08 May 2020
Note: Everything I tested here is on Java 8 running on Mac OS
Also Note: The memory overheads are most likely implementation, OS and version dependent, so this is really only a guide. If memory usage is important, you should do your own tests using your own objects and versions.
These days I work a lot on the HDFS part of Hadoop. HDFS is a "big data" file system which stores all the filesystem meta data in memory and never pages any of this data out to disk. It is not uncommon for the Namenode service within HDFS to run with 100 - 250gb of JVM heap configured, generally using the CMS GC.
When storing potentially 100s of millions of objects in memory like this, it can be important to consider the overhead a Java object can add to the actual data you want to store, and consider how to reduce it.
Internally, Java uses references to store objects in various structures. When the JVM is running with less than 32GB of heap, these references are 4 bytes in size. For any heap of 32GB or greater, the references increase to 8 bytes. This means, there is often little value in increasing your heap size from 30GB to 34GB, as this extra reference overhead will likely result in you having less usable memory than before. If you are already close to the 32GB boundary, any heap increase needs to be significant.

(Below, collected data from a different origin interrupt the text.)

Context: an optimization exercise on an open-source flow, tuned for small area, a short achievable clock period and few clock cycles. The choices shown serve that exercise and are no tape-out recipe. No functional check of the RTL was part of any run shown here. Power figures rest on the tool's default switching activity, not on a simulated workload.

--- flow/constraint.sdc ---
create_clock -name core_clock -period 5.0 [get_ports {clk}]
set_input_delay 1.0000 -clock core_clock [delete_from_list [all_inputs] [get_ports {clk}]]
set_output_delay 1.0000 -clock core_clock [all_outputs]
set_load 0.01 [all_outputs]
--- flow/run.sh ---
#!/bin/bash
# synth_recipe.tcl (not shown) runs the flow's synth.tcl, then flattens the netlist and writes it again
# the make line also repeats each setting of config.mk as NAME=value (left out here)
make -C /OpenROAD-flow-scripts/flow DESIGN_CONFIG=/design/flow/config.mk WORK_HOME=/design/flow/orfs CLKGATE_MAP_FILE= SYNTH_SCRIPT=/design/flow/synth_recipe.tcl finish
--- flow/config.mk ---
export PLATFORM = sky130hd
export DESIGN_NAME = framecore_rx
export DESIGN_NICKNAME = framecore_rx
export VERILOG_FILES = /design/flow/design.v
export SDC_FILE = /design/flow/constraint.sdc
export NUM_CORES = 4
export LEC_CHECK = 0
export CAP_MARGIN = 20
export CORE_MARGIN = 2
export CORE_UTILIZATION = 40
export SETUP_SLACK_MARGIN = 2.3
export SLEW_MARGIN = 20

Consider this simple program, which creates 10k empty objects:
public class BasicObject {
public static void main(String[] argv) throws InterruptedException {
BasicObject[] objs = new BasicObject[10000];
for (int i=0; i<10000; i++) {
objs[i] = new BasicObject();
}
Thread.sleep(1000000);
}
}
Using jmap, we can dump the live objects on the heap:
$ jmap -histo:live 27071
num #instances #bytes class name
----------------------------------------------
1: 10000 160000 com.sodonnell.BasicObject
2: 1070 96760 [C
3: 488 55736 java.lang.Class
4: 1 40016 [Lcom.sodonnell.BasicObject;
We have 10k instances of BasicObject, which occupies 16,000 bytes, or 16 bytes per object. Therefore, it is reasonable to conclude the object overhead on this platform is 16 bytes.

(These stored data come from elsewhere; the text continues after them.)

Source: an optimization exercise on an open RTL-to-GDS flow (aim: small area, a short achievable clock period and few clock cycles per item). Production flows keep margins and buffers that such runs may drop.
Only simulation tests tie the RTL to the original design; equivalence was not proved.
Power figures rest on the tool's default switching activity, not on a simulated workload.

[flow/constraint.sdc]
create_clock -name core_clock -period 10.0 [get_ports {clk}]
set_input_delay 2.0000 -clock core_clock [delete_from_list [all_inputs] [get_ports {clk}]]
set_output_delay 2.0000 -clock core_clock [all_outputs]
set_load 0.01 [all_outputs]
[flow/run.sh]
#!/bin/bash
# synth_recipe.tcl (not shown) runs the flow's synth.tcl, then flattens the netlist and writes it again
# the make line also repeats each setting of config.mk as NAME=value (left out here)
make -C /OpenROAD-flow-scripts/flow DESIGN_CONFIG=/design/flow/config.mk WORK_HOME=/design/flow/orfs CLKGATE_MAP_FILE= SYNTH_SCRIPT=/design/flow/synth_recipe.tcl finish
[flow/design.v]
module crc16_step (
  input  wire [15:0] c_in,
  input  wire [15:0] w,
  output reg  [15:0] c_out
);
  integer i;
  always @* begin
    c_out = c_in;
    for (i = 15; i >= 0; i = i - 1)
      c_out = {c_out[14:0], w[i]} ^ (c_out[15] ? 16'h1021 : 16'h0000);
  end
endmodule
module crc_link (
  input  wire        clk,
  input  wire        rst,
  input  wire        cmd_valid,
  output wire        cmd_ready,
  input  wire [3:0]  cmd_code,
  input  wire [15:0] cmd_a,
  input  wire [7:0]  cmd_b,
  output reg         resp_valid,
  output reg         resp_ok,
  output reg  [15:0] resp_data,
  output wire        rx_req,
  input  wire        rx_valid,
  input  wire [7:0]  rx_data,
  input  wire        rx_end,
  output wire        tx_valid,
  output wire [7:0]  tx_data,
  input  wire        tx_ready,
  input  wire        tx_fail
);
  localparam CAP = 64;
  localparam [3:0] C_CRCCLR   = 4'h1, C_CRCSTEP = 4'h2, C_FRAMECRC = 4'h3,
                   C_ENCODE   = 4'h4, C_DECODE  = 4'h5, C_RECEIVE  = 4'h6,
                   C_TRANSMIT = 4'h7, C_LDB     = 4'h9, C_STB      = 4'hA,
                   C_RDST     = 4'hB;
  localparam [3:0] S_IDLE      = 4'd0,  S_AWAIT_OP   = 4'd1,  S_ACK_OP    = 4'd2,
                   S_AWAIT_LEN = 4'd3,  S_AWAIT_PAY  = 4'd4,  S_VERIFY    = 4'd5,
                   S_ACK_NACK  = 4'd6,  S_EMBED      = 4'd7,  S_SEND_OP   = 4'd8,
                   S_AWAIT_ACK1= 4'd9,  S_SEND_REST  = 4'd10, S_AWAIT_ACK2= 4'd11,
                   S_DONE      = 4'd12, S_FAILED     = 4'd13;
  localparam [2:0] E_NONE = 3'd0, E_RX = 3'd1, E_TX = 3'd2, E_BADCRC = 3'd3;
  localparam [7:0] ACK = 8'h4F, NACK = 8'h46;
  reg [7:0]  buf_q [0:CAP-1];
  reg [15:0] crc_q;
  reg [9:0]  n_q, pos_q, rem_q;
  reg        match_q;
  reg [3:0]  st_q;
  reg [2:0]  err_q;
  reg        eng_run;
  reg        eng_first;
  reg [9:0]  eng_idx;
  reg [9:0]  eng_n;
  reg [15:0] eng_acc;
  reg        hop_run;     
  reg        hop_enc;     
  reg        rd_got;      
  wire busy = (st_q != S_IDLE) && (st_q != S_DONE) && (st_q != S_FAILED);
  wire [5:0]  eng_ra   = eng_first ? 6'd0 : eng_idx[5:0];
  wire [7:0]  eng_b0   = buf_q[eng_ra];
  wire [7:0]  eng_b1   = buf_q[eng_ra + 6'd1];
  wire [7:0]  ldb_byte = buf_q[cmd_a[5:0]];
  wire [7:0]  pos_byte = buf_q[pos_q[5:0]];
  wire        eng_last = !eng_first && (eng_idx + 10'd4 > eng_n);
  wire [15:0] eng_word = eng_last ? 16'h0000 : {eng_b1, eng_b0};
  wire [15:0] eng_next;
  crc16_step u_eng_step (.c_in(eng_acc), .w(eng_word), .c_out(eng_next));
  wire [15:0] host_step;
  crc16_step u_host_step (.c_in(crc_q), .w(cmd_a), .c_out(host_step));
  wire        eng_done  = eng_run && eng_last;
  wire [15:0] stored_ck = {eng_b1, eng_b0};    
  assign rx_req   = (st_q == S_AWAIT_OP) || (st_q == S_AWAIT_LEN) || (st_q == S_AWAIT_PAY) ||
                    (st_q == S_AWAIT_ACK1) || (st_q == S_AWAIT_ACK2);
  assign tx_valid = (st_q == S_ACK_OP) || (st_q == S_ACK_NACK) ||
                    (st_q == S_SEND_OP) || (st_q == S_SEND_REST);
  assign tx_data  = (st_q == S_ACK_OP)   ? ACK :
                    (st_q == S_ACK_NACK) ? (match_q ? ACK : NACK) :
                    pos_byte;
  assign cmd_ready = !hop_run;
  wire   cmd_fire  = cmd_valid && cmd_ready;
  reg accept;
  always @* begin
    case (cmd_code)
      C_CRCCLR, C_CRCSTEP, C_DECODE, C_RECEIVE: accept = !busy;
      C_FRAMECRC: accept = !busy && (cmd_a <= CAP);
      C_ENCODE:   accept = !busy && !cmd_a[0] && (cmd_a >= 16'd2) && ({1'b0, cmd_a} + 17'd4 <= CAP);
      C_TRANSMIT: accept = !busy && !cmd_a[0] && (cmd_a >= 16'd4) && (cmd_a <= CAP);
      C_LDB, C_STB: accept = !busy && (cmd_a < CAP);
      C_RDST:     accept = (cmd_a < 16'd6);
      default:    accept = 1'b0;
    endcase
  end
  reg [15:0] rdst_val;
  always @* begin
    case (cmd_a[2:0])
      3'd0:    rdst_val = {5'd0, st_q == S_FAILED, st_q == S_DONE, busy, match_q, err_q, st_q};
      3'd1:    rdst_val = crc_q;
      3'd2:    rdst_val = {6'd0, n_q};
      3'd3:    rdst_val = {6'd0, pos_q};
      3'd4:    rdst_val = {6'd0, rem_q};
      default: rdst_val = CAP;
    endcase
  end
  reg        wr0_en, wr1_en;
  reg [5:0]  wr0_addr, wr1_addr;
  reg [7:0]  wr0_data, wr1_data;
  always @* begin
    wr0_en = 1'b0; wr0_addr = 6'd0; wr0_data = 8'd0;
    wr1_en = 1'b0; wr1_addr = 6'd0; wr1_data = 8'd0;
    if (eng_done && ((hop_run && hop_enc) || st_q == S_EMBED)) begin
      wr0_en = 1'b1; wr0_addr = eng_n[5:0] - 6'd2; wr0_data = eng_next[7:0];
      wr1_en = 1'b1; wr1_addr = eng_n[5:0] - 6'd1; wr1_data = eng_next[15:8];
    end else if (cmd_fire && accept && cmd_code == C_STB) begin
      wr0_en = 1'b1; wr0_addr = cmd_a[5:0]; wr0_data = cmd_b;
    end else if (cmd_fire && accept && cmd_code == C_ENCODE) begin
      wr0_en = 1'b1; wr0_addr = 6'd0; wr0_data = cmd_b;
      wr1_en = 1'b1; wr1_addr = 6'd1; wr1_data = cmd_a[8:1] - 8'd1;
    end else if (rx_req && rx_valid &&
                 (st_q == S_AWAIT_OP || st_q == S_AWAIT_LEN || st_q == S_AWAIT_PAY)) begin
      wr0_en = 1'b1; wr0_addr = pos_q[5:0]; wr0_data = rx_data;
    end
  end
  integer k;
  always @(posedge clk) begin
    for (k = 0; k < CAP; k = k + 1) begin
      if (wr0_en && wr0_addr == k)
        buf_q[k] <= wr0_data;
      else if (wr1_en && wr1_addr == k)
        buf_q[k] <= wr1_data;
    end
  end
  always @(posedge clk) begin
    if (rst) begin
      crc_q      <= 16'd0;
      n_q        <= 10'd0;
      pos_q      <= 10'd0;
      rem_q      <= 10'd0;
      match_q    <= 1'b0;
      st_q       <= S_IDLE;
      err_q      <= E_NONE;
      eng_run    <= 1'b0;
      eng_first  <= 1'b0;
      eng_idx    <= 10'd0;
      eng_n      <= 10'd0;
      eng_acc    <= 16'd0;
      hop_run    <= 1'b0;
      hop_enc    <= 1'b0;
      rd_got     <= 1'b0;
      resp_valid <= 1'b0;
      resp_ok    <= 1'b0;
      resp_data  <= 16'd0;
    end else begin
      resp_valid <= 1'b0;
      if (eng_run) begin
        if (eng_first) begin
          eng_acc   <= {eng_b0, eng_b1};      
          eng_first <= 1'b0;
          eng_idx   <= 10'd2;
        end else if (!eng_last) begin
          eng_acc   <= eng_next;
          eng_idx   <= eng_idx + 10'd2;
        end else begin
          eng_run   <= 1'b0;
          crc_q     <= eng_next;
          if (hop_run) begin
            hop_run    <= 1'b0;
            if (hop_enc) n_q <= eng_n;
            resp_valid <= 1'b1;
            resp_ok    <= 1'b1;
            resp_data  <= 16'd0;
          end
        end
      end
      if (cmd_fire) begin
        resp_valid <= 1'b1;
        resp_ok    <= accept;
        resp_data  <= 16'd0;
        if (accept) begin
          case (cmd_code)
            C_CRCCLR:  crc_q <= 16'd0;
            C_CRCSTEP: crc_q <= host_step;
            C_FRAMECRC: begin
              if (cmd_a[0] || cmd_a < 16'd2) begin
                crc_q <= 16'hFFFF;               
              end else begin
                resp_valid <= 1'b0;
                eng_run    <= 1'b1;
                eng_first  <= 1'b1;
                eng_n      <= cmd_a[9:0];
                hop_run    <= 1'b1;
                hop_enc    <= 1'b0;
              end
            end
            C_ENCODE: begin
              resp_valid <= 1'b0;
              eng_run    <= 1'b1;
              eng_first  <= 1'b1;
              eng_n      <= cmd_a[9:0] + 10'd4;
              hop_run    <= 1'b1;
              hop_enc    <= 1'b1;
            end
            C_DECODE:  resp_data <= {buf_q[0], buf_q[1]};
            C_RECEIVE: begin
              err_q   <= E_NONE;
              match_q <= 1'b0;
              pos_q   <= 10'd0;
              rem_q   <= 10'd0;
              n_q     <= 10'd0;
              st_q    <= S_AWAIT_OP;
            end
            C_TRANSMIT: begin
              err_q     <= E_NONE;
              pos_q     <= 10'd0;
              n_q       <= cmd_a[9:0];
              st_q      <= S_EMBED;
              eng_run   <= 1'b1;
              eng_first <= 1'b1;
              eng_n     <= cmd_a[9:0];
            end
            C_LDB:  resp_data <= {8'd0, ldb_byte};
            C_RDST: resp_data <= rdst_val;
            default: ;
          endcase
        end
      end
      case (st_q)
        S_AWAIT_OP: begin
          if (rx_valid) begin
            pos_q <= 10'd1;
            st_q  <= S_ACK_OP;
          end else if (rx_end) begin
            err_q <= E_RX;
            st_q  <= S_FAILED;
          end
        end
        S_ACK_OP: begin
          if (tx_ready)
            st_q <= S_AWAIT_LEN;
          else if (tx_fail) begin
            err_q <= E_RX;
            st_q  <= S_FAILED;
          end
        end
        S_AWAIT_LEN: begin
          if (rx_valid) begin
            pos_q  <= 10'd2;
            rem_q  <= {1'b0, rx_data, 1'b0} + 10'd4;
            rd_got <= 1'b0;
            if ({2'b0, rx_data} + 10'd3 > CAP / 2) begin    
              err_q <= E_RX;
              st_q  <= S_FAILED;
            end else
              st_q  <= S_AWAIT_PAY;
          end else if (rx_end) begin
            err_q <= E_RX;
            st_q  <= S_FAILED;
          end
        end
        S_AWAIT_PAY: begin
          if (rx_valid) begin
            pos_q  <= pos_q + 10'd1;
            rem_q  <= rem_q - 10'd1;
            rd_got <= !rx_end;
            if (rem_q == 10'd1) begin
              st_q      <= S_VERIFY;
              eng_run   <= 1'b1;
              eng_first <= 1'b1;
              eng_n     <= pos_q + 10'd1;
            end
          end else if (rx_end) begin
            if (rd_got)
              rd_got <= 1'b0;                   
            else begin
              err_q <= E_RX;
              st_q  <= S_FAILED;
            end
          end
        end
        S_VERIFY: begin
          if (eng_done) begin
            match_q <= (eng_next == stored_ck);
            st_q    <= S_ACK_NACK;
          end
        end
        S_ACK_NACK: begin
          if (match_q) begin
            if (tx_ready) begin
              n_q  <= pos_q;
              st_q <= S_DONE;
            end else if (tx_fail) begin
              err_q <= E_RX;
              st_q  <= S_FAILED;
            end
          end else if (tx_ready || tx_fail) begin
            err_q <= E_BADCRC;
            st_q  <= S_FAILED;
          end
        end
        S_EMBED: begin
          if (eng_done)
            st_q <= S_SEND_OP;
        end
        S_SEND_OP: begin
          if (tx_ready) begin
            pos_q <= 10'd1;
            st_q  <= S_AWAIT_ACK1;
          end else if (tx_fail) begin
            err_q <= E_TX;
            st_q  <= S_FAILED;
          end
        end
        S_AWAIT_ACK1: begin
          if (rx_valid) begin
            if (rx_data == ACK)
              st_q <= S_SEND_REST;
            else begin
              err_q <= E_TX;
              st_q  <= S_FAILED;
            end
          end else if (rx_end) begin
            err_q <= E_TX;
            st_q  <= S_FAILED;
          end
        end
        S_SEND_REST: begin
          if (tx_ready) begin
            pos_q <= pos_q + 10'd1;
            if (pos_q + 10'd1 == n_q)
              st_q <= S_AWAIT_ACK2;
            else if (tx_fail) begin
              err_q <= E_TX;
              st_q  <= S_FAILED;
            end
          end else if (tx_fail) begin
            err_q <= E_TX;
            st_q  <= S_FAILED;
          end
        end
        S_AWAIT_ACK2: begin
          if (rx_valid) begin
            if (rx_data == ACK)
              st_q <= S_DONE;
            else begin
              err_q <= E_TX;
              st_q  <= S_FAILED;
            end
          end else if (rx_end) begin
            err_q <= E_TX;
            st_q  <= S_FAILED;
          end
        end
        default: ;
      endcase
    end
  end
endmodule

We can also see a single instance of an array to hold these objects, occupying 40016 bytes. Based on each object reference being 4 bytes, we can see a 16 byte overhead plus 4 bytes per entry. It is important to remember, a Java array occupies all the memory for its defined size, even if it is empty. This is easy to prove with the above program by removing the for loop and leaving the array empty.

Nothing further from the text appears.